Context: an optimization exercise on an open-source flow, tuned for small area, a short achievable clock period and few clock cycles. The choices shown serve that exercise and are no tape-out recipe. Function was checked by simulation only, so behaviour that the tests miss may differ from the original. Power and IR drop assume default switching activity.

## v6
Design fpga_sys_top, start of the top module:
module fpga_sys_top #(
	parameter int MEM_AW = 5,
	parameter int RD_LAT = 1  
) (
	input logic i_clk,
	input logic i_rst_n,
	input logic i_uart_wstart_rq,
	input logic i_uart_rstart_rq,
	input logic [fpga_sys_pkg::ADDR_W-1:0] i_uart_win_addr,
	input logic [fpga_sys_pkg::ADDR_W-1:0] i_uart_rin_addr,
	input logic [fpga_sys_pkg::LINE_W-1:0] i_uart_in_wdata,
	input logic [fpga_sys_pkg::MASK_W-1:0] i_uart_in_mask,
	output logic o_uart_finish_wresp,
	output logic o_uart_finish_mrd,
	output logic o_uart_rdat_m_valid,
	output logic [fpga_sys_pkg::LINE_W-1:0] o_uart_rdat_m_data,
	input logic i_dc_wstart_rq,
	input logic i_dc_rstart_rq,
	input logic [fpga_sys_pkg::ADDR_W-1:0] i_dc_win_addr,
	input logic [fpga_sys_pkg::ADDR_W-1:0] i_dc_rin_addr,
	input logic [fpga_sys_pkg::LINE_W-1:0] i_dc_in_wdata,
	input logic [fpga_sys_pkg::MASK_W-1:0] i_dc_in_mask,
	output logic o_dc_finish_wresp,
	output logic o_dc_finish_mrd,
	output logic o_dc_rdat_m_valid,
	output logic [fpga_sys_pkg::LINE_W-1:0] o_dc_rdat_m_data,
	output logic o_dc_rqfull,
	input logic i_dma_io_we,
	input logic [fpga_sys_pkg::IO_AW-1:0] i_dma_io_wadr,
	input logic [fpga_sys_pkg::IO_DW-1:0] i_dma_io_wdata,
	input logic [fpga_sys_pkg::IO_AW-1:0] i_dma_io_radr,
	input logic [fpga_sys_pkg::IO_DW-1:0] i_dma_io_rdata_in,
	output logic [fpga_sys_pkg::IO_DW-1:0] o_dma_io_rdata,
	output logic [fpga_sys_pkg::LED_W-1:0] o_rgb_led,
	output logic [fpga_sys_pkg::LED_W-1:0] o_rgb_led1,
	output logic [fpga_sys_pkg::LED_W-1:0] o_rgb_led2,
	output logic [fpga_sys_pkg::LED_W-1:0] o_rgb_led3
);
logic we;
logic [(1<<MEM_AW)-1:0] wsel;
logic [fpga_sys_pkg::LINE_W-1:0] wdata;
logic [fpga_sys_pkg::MASK_W-1:0] wmask;
logic [(1<<MEM_AW)-1:0] rsel;
logic [fpga_sys_pkg::LINE_W-1:0] rd_data;
bus_arbiter #(.LW(MEM_AW)) u_arb (
	.i_clk(i_clk),
	.i_rst_n(i_rst_n),
	.i_uart_wstart_rq(i_uart_wstart_rq),
	.i_uart_rstart_rq(i_uart_rstart_rq),
	.i_uart_win_addr(i_uart_win_addr),
	.i_uart_rin_addr(i_uart_rin_addr),
	.i_uart_in_wdata(i_uart_in_wdata),
	.i_uart_in_mask(i_uart_in_mask),
	.o_uart_finish_wresp(o_uart_finish_wresp),
  ...
Size: roughly 10000 cells after synthesis, ~4300 flip-flops, roughly 0.16 mm² of cells after synthesis.
==> flow/config.mk <==
export PLATFORM = sky130hd
export DESIGN_NAME = fpga_sys_top
export DESIGN_NICKNAME = fpga_sys_top
export VERILOG_FILES = /design/flow/design.v
export SDC_FILE = /design/flow/constraint.sdc
export NUM_CORES = 4
export LEC_CHECK = 0
export CAP_MARGIN = 20
export CORE_MARGIN = 2
export CORE_UTILIZATION = 40
export PLACE_DENSITY = 0.5
export SLEW_MARGIN = 20
export SYNTH_MEMORY_MAX_BITS = 16384
==> flow/constraint.sdc <==
create_clock -name core_clock -period 10.0 [get_ports {i_clk}]
set_input_delay 2.0000 -clock core_clock [delete_from_list [all_inputs] [get_ports {i_clk}]]
set_output_delay 2.0000 -clock core_clock [all_outputs]
set_load 0.01 [all_outputs]
standard.sh (not shown) runs the stock make flow with config.mk's settings and CLKGATE_MAP_FILE= SYNTH_SCRIPT=/design/flow/synth_recipe.tcl, a recipe that flattens the netlist after the stock synthesis.
==> flow/flow/run.sh <==
#!/bin/bash
set -euo pipefail
bash standard.sh SETUP_SLACK_MARGIN=6.5 finish > standard_flow.log 2>&1
Testbench counts of v6, summed over its fixed seeds: cycles 2,592.
This is an optimization exercise on Yosys and OpenROAD, whose aim is small area and a short achievable clock period, not a production implementation.
Only simulation tests tie the RTL to the original design; equivalence was not proved.
Power is estimated from default activity; no workload was simulated.

lane 1:
// mem_responder_top
module mem_responder_top (
    input  logic       clk,
    input  logic       rst,
    input  logic       req,
    input  logic       we,
    input  logic [7:0] addr,
    input  logic [7:0] wdata,
    output logic [7:0] rdata,
    output logic       ack,
    output logic       err,
    output logic       busy
);
    mem_responder #(.DW(8), .AW(8), .DEPTH(200), .WAIT(2)) u_resp (
        .clk(clk), .rst(rst), .req(req), .we(we), .addr(addr), .wdata(wdata),
        .rdata(rdata), .ack(ack), .err(err), .busy(busy));
endmodule
Settings: LEC_CHECK=0, ABC_CLOCK_PERIOD_IN_PS=2200, CAP_MARGIN=20, CORE_MARGIN=2, CORE_UTILIZATION=70, CTS_BUF_LIST=sky130_fd_sc_hd__clkbuf_16, CTS_CLUSTER_DIAMETER=60, CTS_CLUSTER_SIZE=24, SETUP_SLACK_MARGIN=2.25, SLEW_MARGIN=20, SYNTH_HIERARCHICAL=1, TNS_END_PERCENT=100; clock period 4.5 ns.
standard.sh (not shown) runs the stock make flow with config.mk's settings and CLKGATE_MAP_FILE= SYNTH_SCRIPT=/design/flow/synth_recipe.tcl, a recipe that flattens the netlist after the stock synthesis.
==> flow/flow/run.sh <==
#!/bin/bash
# Standard ORFS layout (the standard.sh), with the port buffers made of buf_4 cells
# instead of whatever buffer_ports picks by default (it has been picking delay cells).
set -euo pipefail
bash standard.sh finish 'BUFFER_PORTS_ARGS=-buffer_cell sky130_fd_sc_hd__buf_4' > make_finish.log 2>&1
Lane 1: PASS, flow complete, no timing, DRC or antenna violations
### lane 1 -> lane 2
# lane 1
export LEC_CHECK = 0
export ABC_CLOCK_PERIOD_IN_PS = 2200
export CAP_MARGIN = 20
export CORE_MARGIN = 2
export CORE_UTILIZATION = 70
export CTS_BUF_LIST = sky130_fd_sc_hd__clkbuf_16
export CTS_CLUSTER_DIAMETER = 60
export CTS_CLUSTER_SIZE = 24
export SETUP_SLACK_MARGIN = 2.25
export SLEW_MARGIN = 20
export SYNTH_HIERARCHICAL = 1
export TNS_END_PERCENT = 100
create_clock -name core_clock -period 4.5 [get_ports {clk}]
# lane 2
export LEC_CHECK = 0
export ABC_CLOCK_PERIOD_IN_PS = 2200
export CAP_MARGIN = 20
export CORE_MARGIN = 2
export CORE_UTILIZATION = 70
export CTS_BUF_LIST = sky130_fd_sc_hd__clkbuf_16
export CTS_CLUSTER_DIAMETER = 70
export CTS_CLUSTER_SIZE = 30
export SETUP_SLACK_MARGIN = 2.3
export SLEW_MARGIN = 20
export SYNTH_HIERARCHICAL = 1
export TNS_END_PERCENT = 10
create_clock -name core_clock -period 4.5 [get_ports {clk}]
Notes after the runs:
- Each of the runs, namely lane 1 and lane 2, reached the end of the flow and came out clean.
- Compared with lane 1, in lane 2 number of placed instances with taps included stayed essentially flat, number of cells on the critical path rose by 4.
- The wire length per cell after detailed routing in lane 2 sits 0.68% below the value recorded for lane 1.
- Final cell count without fillers (lower): lane 2
- Lane 2 vs. lane 1: combinational power share went up by 0.3 points.
- Cmp lane 2 vs lane 1: leakage power lower in lane 2
- Going from lane 1 to lane 2, global-route wire length before repair went down by 900 um, worst hold margin about even, non-clock buffer count decreased by 1 relative to the old numbers.
Changes in lane 3 relative to lane 2:
# lane 2
export LEC_CHECK = 0
export ABC_CLOCK_PERIOD_IN_PS = 2200
export CAP_MARGIN = 20
export CORE_MARGIN = 2
export CORE_UTILIZATION = 70
export CTS_BUF_LIST = sky130_fd_sc_hd__clkbuf_16
export CTS_CLUSTER_DIAMETER = 70
export CTS_CLUSTER_SIZE = 30
export SETUP_SLACK_MARGIN = 2.3
export SLEW_MARGIN = 20
export SYNTH_HIERARCHICAL = 1
export TNS_END_PERCENT = 10
create_clock -name core_clock -period 4.5 [get_ports {clk}]
# lane 3
export LEC_CHECK = 0
export ABC_CLOCK_PERIOD_IN_PS = 2200
export CAP_MARGIN = 20
export CORE_MARGIN = 2
export CORE_UTILIZATION = 50
export CTS_BUF_LIST = sky130_fd_sc_hd__clkbuf_8
export CTS_CLUSTER_DIAMETER = 50
export CTS_CLUSTER_SIZE = 10
export SETUP_SLACK_MARGIN = 2.3
export SLEW_MARGIN = 20
export SYNTH_HIERARCHICAL = 1
export TNS_END_PERCENT = 10
create_clock -name core_clock -period 4.5 [get_ports {clk}]
Results
Compared with lane 2, lane 3 shows a lower global-route total usage across every layer.
Delta (lane 3 minus lane 2): total power draw went up by about 7%, design area went up by 2.7%.
Category of the critical setup timing path: in -> reg -> lane 2, reg -> out -> lane 3
#### Input delta (lane 4 over lane 3)
# lane 3
export LEC_CHECK = 0
export ABC_CLOCK_PERIOD_IN_PS = 2200
export CAP_MARGIN = 20
export CORE_MARGIN = 2
export CORE_UTILIZATION = 50
export CTS_BUF_LIST = sky130_fd_sc_hd__clkbuf_8
export CTS_CLUSTER_DIAMETER = 50
export CTS_CLUSTER_SIZE = 10
export SETUP_SLACK_MARGIN = 2.3
export SLEW_MARGIN = 20
export SYNTH_HIERARCHICAL = 1
export TNS_END_PERCENT = 10
create_clock -name core_clock -period 4.5 [get_ports {clk}]
# lane 4
export LEC_CHECK = 0
export ABC_CLOCK_PERIOD_IN_PS = 2200
export CAP_MARGIN = 20
export CORE_MARGIN = 2
export CORE_UTILIZATION = 70
export CTS_BUF_LIST = sky130_fd_sc_hd__clkbuf_16
export CTS_CLUSTER_DIAMETER = 60
export CTS_CLUSTER_SIZE = 24
export SETUP_SLACK_MARGIN = 2.3
export SLEW_MARGIN = 20
export SYNTH_HIERARCHICAL = 1
export TNS_END_PERCENT = 10
create_clock -name core_clock -period 4.5 [get_ports {clk}]
## What came out
Lane 4: no failed stages, no open violations at the end
Power density over the cells (higher): lane 3
Route | lane 4 vs lane 3 | wire shorter in lane 4
Layout clock buffer count, lane 3 and lane 4: smaller value in lane 4
As far as area after synthesis goes, lane 4 and lane 3 are indistinguishable; the numbers are identical.
Taking lane 3 as the reference point, the worst setup slack of lane 4 rises by 170 ps.
Min number of cell instances on the worst register-to-register path across lane 3 and lane 4: lane 4
Modified inputs, lane 5 compared to lane 4
# lane 4
export LEC_CHECK = 0
export ABC_CLOCK_PERIOD_IN_PS = 2200
export CAP_MARGIN = 20
export CORE_MARGIN = 2
export CORE_UTILIZATION = 70
export CTS_BUF_LIST = sky130_fd_sc_hd__clkbuf_16
export CTS_CLUSTER_DIAMETER = 60
export CTS_CLUSTER_SIZE = 24
export SETUP_SLACK_MARGIN = 2.3
export SLEW_MARGIN = 20
export SYNTH_HIERARCHICAL = 1
export TNS_END_PERCENT = 10
create_clock -name core_clock -period 4.5 [get_ports {clk}]
# lane 5
export LEC_CHECK = 0
export ABC_CLOCK_PERIOD_IN_PS = 2200
export CAP_MARGIN = 20
export CORE_MARGIN = 2
export CORE_UTILIZATION = 62
export CTS_BUF_LIST = sky130_fd_sc_hd__clkbuf_16
export CTS_CLUSTER_DIAMETER = 70
export CTS_CLUSTER_SIZE = 30
export SETUP_SLACK_MARGIN = 2.3
export SLEW_MARGIN = 20
export SYNTH_HIERARCHICAL = 1
export TNS_END_PERCENT = 10
create_clock -name core_clock -period 4.5 [get_ports {clk}]
==> notes.md <==
Lane 5 completed end to end with timing, DRC and antenna clean. Compared to lane 4, lane 5 has maximum frequency 6.0% lower. Compared with lane 4, in lane 5 fill cell total of the finished layout rose 34%; count of clock-buffer cells in the layout fell 13; post-route fraction of the period consumed by the critical path rose 3.2 points. Run comparison: lane 4 highest-delay cell along the critical path sky130_fd_sc_hd__edfxtp_1; lane 5 highest-delay cell along the critical path sky130_fd_sc_hd__nor2_1. Lane 5 vs. lane 4: clock insertion delay at the later pin of the skew report did not really move; area of all placed cells without fillers went down about 2%; data arrival time of the critical path now sits higher.

========
## alpha
Another version of the RTL of mem_responder_top (not shown whole).
Size in the first run: about 31 I/O pins, ~45000 sq um of cells after synthesis.
==> flow/config.mk <==
export PLATFORM = sky130hd
export DESIGN_NAME = mem_responder_top
export DESIGN_NICKNAME = mem_responder_top
export VERILOG_FILES = /design/flow/design.v
export SDC_FILE = /design/flow/constraint.sdc
export NUM_CORES = 4
export LEC_CHECK = 0
export ABC_CLOCK_PERIOD_IN_PS = 2200
export CAP_MARGIN = 20
export CORE_MARGIN = 2
export CORE_UTILIZATION = 50
export CTS_BUF_LIST = sky130_fd_sc_hd__clkbuf_8
export CTS_CLUSTER_DIAMETER = 50
export CTS_CLUSTER_SIZE = 10
export SETUP_SLACK_MARGIN = 2.3
export SLEW_MARGIN = 20
export TNS_END_PERCENT = 0
==> flow/constraint.sdc <==
create_clock -name core_clock -period 4.5 [get_ports {clk}]
set_input_delay 0.9000 -clock core_clock [delete_from_list [all_inputs] [get_ports {clk}]]
set_output_delay 0.9000 -clock core_clock [all_outputs]
set_load 0.01 [all_outputs]
run.sh (not shown) runs the stock make flow with config.mk's settings and CLKGATE_MAP_FILE= SYNTH_SCRIPT=/design/flow/synth_recipe.tcl, a recipe that flattens the netlist after the stock synthesis.
Stock flow here: none of the scripts above is used.
diff inputs: alpha => beta
- removing CTS_CLUSTER_SIZE (formerly 10)
- removing CTS_BUF_LIST (formerly sky130_fd_sc_hd__clkbuf_8)
- removing CTS_CLUSTER_DIAMETER (formerly 50)
--- outcome ---
The final reports for beta and alpha show switching power as a share of total power lower in the former. Between beta and alpha, the area growth from synthesis to layout is lower for alpha. Detailed-route via count, beta vs alpha: up slightly. On beta: wire length of the first global-routing pass is 0.69% higher than what alpha gave. Part of the total power dissipated in sequential elements for beta is lower than for alpha. Cmp beta vs alpha: sequential share of layout area lower in beta. Between beta and alpha, the wire length after detailed routing does not differ in any meaningful way.
The following lists how gamma was set up differently from beta:
- CTS_CLUSTER_DIAMETER newly set to 50
- CTS_CLUSTER_SIZE newly set to 10
- CTS_BUF_LIST newly set to sky130_fd_sc_hd__clkbuf_8
==> flow/flow/run.sh (new file) <==
#!/bin/bash
# Standard ORFS layout (the standard.sh), with the port buffers made of buf_4 cells
# instead of whatever buffer_ports picks by default (it has been picking delay cells).
set -euo pipefail
bash standard.sh finish 'BUFFER_PORTS_ARGS=-buffer_cell sky130_fd_sc_hd__buf_4' > make_finish.log 2>&1
==> flow/standard.sh (new file) <==
#!/bin/bash
# synth_recipe.tcl (not shown) runs the flow's synth.tcl, then flattens the netlist and writes it again
# the make line also repeats each setting of config.mk as NAME=value (left out here)
make -C /OpenROAD-flow-scripts/flow DESIGN_CONFIG=/design/flow/config.mk WORK_HOME=/design/flow/orfs CLKGATE_MAP_FILE= SYNTH_SCRIPT=/design/flow/synth_recipe.tcl "${@:-finish}"
removed: flow/run.sh
--- outcome ---
Final-layout worst hold slack down 0.12 ns in gamma wrt beta
Going from beta to gamma, register-to-register setup slack has increased, final worst slack grew by 0.20 ns, global-route wire length before repair moved up.
gamma reports a lower relative contribution of the clock network to total power than beta does.
Clock group total power went down by more than a quarter going from beta to gamma.
Re worst-case headroom to the max-slew limit: gamma and beta aren't equal, and the lower value belongs to gamma.
Number of I/O pins: gamma vs beta identical
Summary of gamma over beta: power per cell area -about 11%; non-clock buffer instance count of the final layout shows a reduction of 4.9%.

========
Starting RTL as in the previous note.
Settings: LEC_CHECK=0, CAP_MARGIN=20, CORE_MARGIN=2, CORE_UTILIZATION=40, SLEW_MARGIN=20; clock period 4.5 ns.
Stock flow here: none of the scripts above is used.
The baseline passed the timing, design-rule and antenna checks.
Then changed:
--- a/flow/config.mk
+++ b/flow/config.mk
@@ -6,6 +6,12 @@
 export NUM_CORES = 4
 export LEC_CHECK = 0
+export ABC_CLOCK_PERIOD_IN_PS = 2200
 export CAP_MARGIN = 20
 export CORE_MARGIN = 2
-export CORE_UTILIZATION = 40
+export CORE_UTILIZATION = 50
+export CTS_BUF_LIST = sky130_fd_sc_hd__clkbuf_16
+export CTS_CLUSTER_DIAMETER = 60
+export CTS_CLUSTER_SIZE = 24
+export SETUP_SLACK_MARGIN = 2.3
 export SLEW_MARGIN = 20
+export TNS_END_PERCENT = 0
After rerunning: The changed run finished with timing, DRC and antenna clean. Register-to-register slack gains 0.35 ns. Die area is lower by 20%. Final cell count went down by 7.3%. Wire length goes up by 0.34%.

## what the ideal ports hide
How much do the figures lean on ideal ports? The routed layouts below were timed once more, with nothing changed but the port constraints. Step 1, drivers: a clkbuf_16 drives clk and a buf_2 each remaining input, both assumed. Step 2 times the ports against the registers' clock, not the clock port: input delays grow and output delays shrink by t, the midpoint of the rising clock arrivals with the driver on. Three values: no drivers, after step 1, after step 2; two values: the first two.
run	t (ns)	setup WS [ns]	worst register clock-pin slew, ns
lane 1	0.714	2.210 / 2.170 / 1.470	0.10 / 0.10
lane 2	0.718	2.154 / 2.112 / 1.393	0.12 / 0.12
lane 3	0.897	2.067 / 2.004 / 1.304	0.08 / 0.08
lane 4	0.728	2.232 / 2.163 / 1.505	0.10 / 0.10
lane 5	0.720	2.087 / 2.104 / 1.419	0.12 / 0.12
alpha	0.897	1.574 / 1.574 / 1.026	0.08 / 0.08
beta	0.810	1.560 / 1.560 / 1.060	0.07 / 0.07
gamma	0.929	1.762 / 1.762 / 1.689	0.08 / 0.08
the first run of note 3	0.830	1.085 / 1.085 / 0.984	0.07 / 0.07
the second run of note 3	0.759	1.433 / 1.433 / 1.041	0.10 / 0.10
After both steps setup and hold are still met in every run listed. For lane 3, which loses most, drivers alone change the setup slack by -0.063 ns; drivers and shift together by -0.763 ns.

☆ ☆ ☆ ☆ ☆

- **Exercise directions**: Where a line above holds the string "rose", show that line.

- **Answer to the problem**:
- Compared with lane 1, in lane 2 number of placed instances with taps included stayed essentially flat, number of cells on the critical path rose by 4.
Lane 5 completed end to end with timing, DRC and antenna clean. Compared to lane 4, lane 5 has maximum frequency 6.0% lower. Compared with lane 4, in lane 5 fill cell total of the finished layout rose 34%; count of clock-buffer cells in the layout fell 13; post-route fraction of the period consumed by the critical path rose 3.2 points. Run comparison: lane 4 highest-delay cell along the critical path sky130_fd_sc_hd__edfxtp_1; lane 5 highest-delay cell along the critical path sky130_fd_sc_hd__nor2_1. Lane 5 vs. lane 4: clock insertion delay at the later pin of the skew report did not really move; area of all placed cells without fillers went down about 2%; data arrival time of the critical path now sits higher.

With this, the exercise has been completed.